OMNIBUS AMENDMENT
This Omnibus Amendment (this “Amendment”), dated as of
November 28, 2008, is entered into by and among Incentra Solutions, Inc. (f/k/a
Front Porch Digital, Inc.) a Nevada corporation (the "Parent"), Network System
Technologies, Inc., an Illinois corporation (“NST”), Incentra Solutions of
the Northwest, Inc., an Oregon corporation (“ISNW”) consisting of the
merged predecessor entities of Tactix, Inc. and PWI Technologies, Inc.(“PWI”), Incentra Solutions of
the Northeast, Inc., a Delaware corporation (“ISNE”), Incentra Solutions of
California, Inc., a Delaware corporation consisting of the merged predecessor
entities of Incentra Solutions of California, Inc. and Incentra Helio
Acquisition Corp. (“ISC”), ManagedStorage
International, Inc., a Delaware corporation (“MSI”), Incentra Solutions
International, Inc., a Delaware corporation (“ISI”), Sales Strategies, Inc.,
a New Jersey corporation (“SSI” and collectively with
Parent, NST, Tactix, ISNE, ISC, MSI, ISI and SSI, the “Companies”, and individually
each a “Company”) and LV
Administrative Services, Inc., as administrative and collateral agent (the
“Agent”) for each of
Valens U.S. SPV I, LLC, a Delaware limited liability company (“Valens US”) and Valens Offshore SPV
II, a Delaware corporation (“Valens Offshore II” and,
together with the Agent and Valens US, the “Holders” and each, a “Holder”) for the purpose of
amending that certain Secured Revolving Note, dated as of February 6, 2006,
issued by the Parent, PWI, ISC, MSI and ISI to Laurus Master Fund, Ltd. (In
Voluntary Liquidation) (“Laurus”) and subsequently
assigned in full to each of Valens US and Valens Offshore II (as amended,
modified or supplemented from time to time, the “Revolving
Note”).

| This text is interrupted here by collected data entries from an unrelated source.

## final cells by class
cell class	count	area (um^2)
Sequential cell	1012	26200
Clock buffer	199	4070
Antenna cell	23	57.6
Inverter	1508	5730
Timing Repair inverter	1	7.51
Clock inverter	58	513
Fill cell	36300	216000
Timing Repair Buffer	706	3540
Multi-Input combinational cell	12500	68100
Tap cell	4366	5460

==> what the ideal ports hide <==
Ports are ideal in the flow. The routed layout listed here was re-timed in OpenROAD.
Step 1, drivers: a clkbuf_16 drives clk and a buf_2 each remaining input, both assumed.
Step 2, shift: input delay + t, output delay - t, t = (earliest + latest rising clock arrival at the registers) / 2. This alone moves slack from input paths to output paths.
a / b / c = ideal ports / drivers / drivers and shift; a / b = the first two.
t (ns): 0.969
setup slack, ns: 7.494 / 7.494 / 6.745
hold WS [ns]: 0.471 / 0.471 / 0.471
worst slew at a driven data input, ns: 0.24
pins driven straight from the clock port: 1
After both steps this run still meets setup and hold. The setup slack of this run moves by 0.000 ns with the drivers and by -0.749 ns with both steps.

Reference is also made to that certain Security
Agreement, dated as of February 6, 2006, by and among the Companies and Laurus
(as amended, modified or supplemented from time to time, the “Security Agreement” and,
together with the Revolving Note and the Ancillary Agreements referred to in the
Security Agreement, the “Documents”). Capitalized terms
used herein without definition shall have the meanings ascribed to such terms in
the Documents, as applicable.
WHEREAS,
each Company and each Holder have agreed to make certain changes to the
Revolving Note as set forth herein.
NOW, THEREFORE, in consideration of the
above, and for other good and valuable consideration, the receipt and
sufficiency of which is hereby acknowledged, the parties hereto agree as
follows:
1. The
definition of the “Maturity Date” appearing in the Preamble of the Revolving
Note is hereby amended to “February 6, 2010”.
2. The
Revolving Note is hereby amended by deleting Section 1.1 in its entirety and
replacing said Section 1.1 with the following new Section
“1.1 Contract
Rate. Subject to sections 3.2 and 4.10, interest payable on
the outstanding principal amount of this Note (the “Principal Amount”) shall
accrue at a fixed rate per annum equal to ten percent (10%) through
February 5, 2009, and at a fixed annual rate per annum of twelve percent (12%)
thereafter (the “Contract
Rate”). Interest shall be (i) calculated on the basis of a 360
day year, and (ii) payable monthly, in arrears, commencing on March 1, 2006 and
continuing on the first business day of each consecutive calendar month
thereafter through and including the Maturity Date, and on the Maturity Date,
whether by acceleration or otherwise.”
3. In
consideration of Section 1 above, each Company, jointly and severally, hereby
agrees to pay in cash to Valens US upon the earlier to occur of (the “Payment Date”) (i) the
Maturity Date as defined in the Revolving Note and (ii) the date upon which all
of the Obligations arising under the Revolving Note shall be declared due and
payable or are otherwise paid in full, a non-refundable payment (the “Valens US Payment Amount”) in the amount
of (x) in the event that the Payment Date occurs on or prior to May 31, 2009,
$425,000, (y) in the event that the Payment Date occurs after May 31, 2009 but
on or prior to August 31, 2009, $675,000 and (z) in the event that the Payment
Date occurs anytime after August 31, 2009,
$1,175,000. Notwithstanding the foregoing, at Valens US’ election, up
to fifty percent (50%) of the Valens US Payment Amount otherwise required to be
paid in cash, may be paid through the issuance by the Parent to Valens US of
such number of shares (the “Valens US Stock Payment”) of the
Parent’s common stock, par value $0.001 (the “Common Stock”) as determined
in the manner set forth below:
Valens US
Stock Payment = ((Valens US Elected Percentage)(Valens US Payment
Amount))/Applicable Closing Price
For purposes of this Amendment, the
term (i) “Applicable Closing
Price” shall mean the lesser of (x) the volume weighted average trading
price of the Common Stock on the Principal Market for the ten (10) trading days
immediately preceding the date hereof and (y) the volume weighted average
trading price of the Common Stock on the Principal Market for the ten (10)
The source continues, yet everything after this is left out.